How to complete this task |
Write each line again exactly as it is, from the opening line of the records below through the one containing "Tap cell,133,0.0238", and add nothing.
++++++++++
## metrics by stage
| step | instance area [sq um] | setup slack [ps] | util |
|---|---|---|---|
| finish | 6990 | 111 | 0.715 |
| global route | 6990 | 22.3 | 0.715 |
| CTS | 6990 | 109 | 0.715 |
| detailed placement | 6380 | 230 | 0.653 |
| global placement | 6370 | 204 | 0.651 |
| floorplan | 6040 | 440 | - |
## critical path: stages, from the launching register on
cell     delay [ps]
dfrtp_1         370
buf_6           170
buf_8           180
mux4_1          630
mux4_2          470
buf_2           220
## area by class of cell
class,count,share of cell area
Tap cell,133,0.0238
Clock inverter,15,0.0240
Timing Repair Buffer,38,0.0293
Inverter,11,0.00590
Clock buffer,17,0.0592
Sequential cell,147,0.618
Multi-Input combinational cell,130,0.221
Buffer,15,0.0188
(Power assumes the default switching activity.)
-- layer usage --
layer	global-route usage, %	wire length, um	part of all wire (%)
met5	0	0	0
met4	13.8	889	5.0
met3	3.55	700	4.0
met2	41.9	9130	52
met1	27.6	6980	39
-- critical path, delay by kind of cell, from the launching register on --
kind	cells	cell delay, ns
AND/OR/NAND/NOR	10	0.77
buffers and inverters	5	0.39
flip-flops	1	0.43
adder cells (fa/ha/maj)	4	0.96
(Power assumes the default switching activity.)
[src/rtl/ddr_512b_enc_gen_pkg.sv]
// rtl/ddr_512b_enc_gen_pkg.sv - shared types and constants for the DDR 512b encoder test-pattern path
package ddr_enc_pkg;

  // Generator FSM states
  typedef enum logic [1:0] {
    ST_IDLE = 2'd0,
    ST_SEND = 2'd1,
    ST_GAP  = 2'd2,
    ST_DONE = 2'd3
  } enc_state_e;

  // Filler carried above the packet counter; repeated LSB-first for wide words
  localparam logic [47:0] FILL_PAT = 48'hBBBB_CCCC_DDDD;

  // Packet counter width, shared with the encoder-side checker
  localparam int PKT_CNT_WD = 16;

endpackage

[src/rtl/ddr_512b_enc_gen_if.sv]
// rtl/ddr_512b_enc_gen_if.sv - valid/ready word stream from the pattern generator to the encoder
interface ddr_512b_enc_gen_if #(
  parameter int DATA_WD = 64
);
  logic               enc_vld;
  logic               enc_rdy;
  logic [DATA_WD-1:0] enc_data;

  modport master (output enc_vld, output enc_data, input enc_rdy);
  modport slave  (input enc_vld, input enc_data, output enc_rdy);
endinterface

[src/rtl/cmip_app_cnt.sv]
// rtl/cmip_app_cnt.sv - free-running event counter with soft clear
module cmip_app_cnt #(
  parameter int WD = 32
) (
  input  logic          clk,
  input  logic          rst_n,
  input  logic          i_clr,
  input  logic          i_inc,
  output logic [WD-1:0] o_cnt
);

  // Clear wins over increment; counter wraps at 2^WD
  always_ff @(posedge clk) begin
    if (!rst_n || i_clr) begin
      o_cnt <= '0;
    end else if (i_inc) begin
      o_cnt <= o_cnt + {{(WD-1){1'b0}}, 1'b1};
    end
  end

endmodule

[src/rtl/ddr_512b_enc_gen.sv]
// rtl/ddr_512b_enc_gen.sv - burst/gap shaped counter-pattern generator (optional ENC_GEN_ERR_INJ_EN)
module ddr_512b_enc_gen
  import ddr_enc_pkg::*;
#(
  parameter int DATA_WD = 64,
  parameter int CNT_WD  = 32
) (
  input  logic                clk,
  input  logic                rst,
  input  logic                cfg_rst,
  input  logic                cfg_start,
  input  logic                cfg_stop,
  input  logic [15:0]         cfg_burst_len,
  input  logic [15:0]         cfg_gap_len,
  input  logic [CNT_WD-1:0]   cfg_total,
  input  logic                cfg_err_inj,
  ddr_512b_enc_gen_if.master  enc,
  output logic                busy,
  output logic                done,
  output logic [CNT_WD-1:0]   tx_cnt
);

  localparam int FILL_WD  = DATA_WD - PKT_CNT_WD;
  localparam int FILL_REP = FILL_WD / 48 + 1;
  localparam logic [FILL_REP*48-1:0] FILL_ALL = {FILL_REP{FILL_PAT}};
  localparam logic [FILL_WD-1:0]     FILL     = FILL_ALL[FILL_WD-1:0];

  enc_state_e             state, state_n;
  logic                   clr;
  logic                   xfer, stall, load_cfg;
  logic [15:0]            burst_len_q, gap_len_q;
  logic [15:0]            burst_cnt, burst_cnt_n, gap_cnt, gap_cnt_n;
  logic [CNT_WD-1:0]      total_q, sent_cnt, sent_cnt_n;
  logic                   stop_pend, stop_pend_n;
  logic [PKT_CNT_WD-1:0]  pkt_cnt, pkt_cnt_n;
  logic [DATA_WD-1:0]     data_q;
  logic                   err_pend_n;

  assign clr   = rst | cfg_rst;
  assign xfer  = enc.enc_vld & enc.enc_rdy;
  assign stall = enc.enc_vld & ~enc.enc_rdy;

  assign enc.enc_vld  = (state == ST_SEND);
  assign enc.enc_data = data_q;
  assign busy         = (state == ST_SEND) || (state == ST_GAP);
  assign done         = (state == ST_DONE);
  assign pkt_cnt_n    = xfer ? pkt_cnt + 16'd1 : pkt_cnt;

  // Next-state and burst/gap/total bookkeeping
  always_comb begin
    state_n     = state;
    burst_cnt_n = burst_cnt;
    gap_cnt_n   = gap_cnt;
    sent_cnt_n  = sent_cnt;
    stop_pend_n = stop_pend;
    load_cfg    = 1'b0;
    case (state)
      ST_IDLE: begin
        // A simultaneous stop cancels the start
        if (cfg_start && !cfg_stop && cfg_burst_len != 16'd0) begin
          state_n     = ST_SEND;
          load_cfg    = 1'b1;
          sent_cnt_n  = '0;
          burst_cnt_n = 16'd0;
          gap_cnt_n   = 16'd0;
          stop_pend_n = 1'b0;
        end
      end
      ST_SEND: begin
        if (cfg_stop) stop_pend_n = 1'b1;
        if (xfer) begin
          sent_cnt_n  = sent_cnt + {{(CNT_WD-1){1'b0}}, 1'b1};
          burst_cnt_n = burst_cnt + 16'd1;
          if (total_q != '0 && sent_cnt_n == total_q) begin
            state_n = ST_DONE;
          end else if (stop_pend || cfg_stop) begin
            state_n = ST_DONE;
          end else if (burst_cnt_n == burst_len_q) begin
            burst_cnt_n = 16'd0;
            if (gap_len_q != 16'd0) state_n = ST_GAP;
          end
        end
      end
      ST_GAP: begin
        if (cfg_stop) begin
          state_n = ST_DONE;
        end else if (gap_cnt == gap_len_q - 16'd1) begin
          gap_cnt_n = 16'd0;
          state_n   = ST_SEND;
        end else begin
          gap_cnt_n = gap_cnt + 16'd1;
        end
      end
      ST_DONE: begin
        state_n     = ST_IDLE;
        stop_pend_n = 1'b0;
        burst_cnt_n = 16'd0;
        gap_cnt_n   = 16'd0;
      end
      default: state_n = ST_IDLE;
    endcase
  end

  // State, counters and latched configuration
  always_ff @(posedge clk) begin
    if (clr) begin
      state       <= ST_IDLE;
      burst_cnt   <= 16'd0;
      gap_cnt     <= 16'd0;
      sent_cnt    <= '0;
      stop_pend   <= 1'b0;
      pkt_cnt     <= '0;
      burst_len_q <= 16'd0;
      gap_len_q   <= 16'd0;
      total_q     <= '0;
    end else begin
      state     <= state_n;
      burst_cnt <= burst_cnt_n;
      gap_cnt   <= gap_cnt_n;
      sent_cnt  <= sent_cnt_n;
      stop_pend <= stop_pend_n;
      pkt_cnt   <= pkt_cnt_n;
      if (load_cfg) begin
        burst_len_q <= cfg_burst_len;
        gap_len_q   <= cfg_gap_len;
        total_q     <= cfg_total;
      end
    end
  end

`ifdef ENC_GEN_ERR_INJ_EN
  logic err_pend;

  // One-shot arm; released when the corrupted word (bit 0 differs from pkt_cnt) transfers
  always_comb begin
    err_pend_n = err_pend;
    if (err_pend) begin
      if (xfer && (data_q[0] ^ pkt_cnt[0])) err_pend_n = 1'b0;
    end else begin
      err_pend_n = cfg_err_inj;
    end
  end

  // Error-injection flag register
  always_ff @(posedge clk) begin
    if (clr) err_pend <= 1'b0;
    else     err_pend <= err_pend_n;
  end
`else
  logic unused_err_inj;
  assign unused_err_inj = cfg_err_inj;
  assign err_pend_n     = 1'b0;
`endif

  // Output word: reloads whenever not stalled, so it is held while vld && !rdy
  always_ff @(posedge clk) begin
    if (clr) begin
      data_q <= '0;
    end else if (!stall) begin
      data_q <= {FILL, pkt_cnt_n[PKT_CNT_WD-1:1], pkt_cnt_n[0] ^ err_pend_n};
    end
  end

  cmip_app_cnt #(.WD(CNT_WD)) u_tx_cnt (
    .clk   (clk),
    .rst_n (~rst),
    .i_clr (cfg_rst),
    .i_inc (xfer),
    .o_cnt (tx_cnt)
  );

endmodule

[src/flat_wrapper.sv]
// flat-port wrapper written by rule: the top's interface ports become plain ports
module ddr_512b_enc_gen_flat import ddr_enc_pkg::*;
#(
  parameter int DATA_WD = 64,
  parameter int CNT_WD  = 32
)
  (clk, rst, cfg_rst, cfg_start, cfg_stop, cfg_burst_len, cfg_gap_len, cfg_total, cfg_err_inj, busy, done, tx_cnt, enc_enc_vld, enc_enc_data, enc_enc_rdy);
  ddr_512b_enc_gen_if #(.DATA_WD(DATA_WD)) enc_i ();
  input  logic clk;
  input  logic rst;
  input  logic cfg_rst;
  input  logic cfg_start;
  input  logic cfg_stop;
  input  logic [15:0] cfg_burst_len;
  input  logic [15:0] cfg_gap_len;
  input  logic [CNT_WD-1:0] cfg_total;
  input  logic cfg_err_inj;
  output logic busy;
  output logic done;
  output logic [CNT_WD-1:0] tx_cnt;
  output wire logic [$bits(enc_i.enc_vld)-1:0] enc_enc_vld;
  output wire logic [$bits(enc_i.enc_data)-1:0] enc_enc_data;
  input wire logic [$bits(enc_i.enc_rdy)-1:0] enc_enc_rdy;
  assign enc_enc_vld = enc_i.enc_vld;
  assign enc_enc_data = enc_i.enc_data;
  assign enc_i.enc_rdy = enc_enc_rdy;
  ddr_512b_enc_gen #(.DATA_WD(DATA_WD), .CNT_WD(CNT_WD)) u_core (.clk(clk), .rst(rst), .cfg_rst(cfg_rst), .cfg_start(cfg_start), .cfg_stop(cfg_stop), .cfg_burst_len(cfg_burst_len), .cfg_gap_len(cfg_gap_len), .cfg_total(cfg_total), .cfg_err_inj(cfg_err_inj), .enc(enc_i), .busy(busy), .done(done), .tx_cnt(tx_cnt));
endmodule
++++++++++
Answer to this task |
## metrics by stage
| step | instance area [sq um] | setup slack [ps] | util |
|---|---|---|---|
| finish | 6990 | 111 | 0.715 |
| global route | 6990 | 22.3 | 0.715 |
| CTS | 6990 | 109 | 0.715 |
| detailed placement | 6380 | 230 | 0.653 |
| global placement | 6370 | 204 | 0.651 |
| floorplan | 6040 | 440 | - |
## critical path: stages, from the launching register on
cell     delay [ps]
dfrtp_1         370
buf_6           170
buf_8           180
mux4_1          630
mux4_2          470
buf_2           220
## area by class of cell
class,count,share of cell area
Tap cell,133,0.0238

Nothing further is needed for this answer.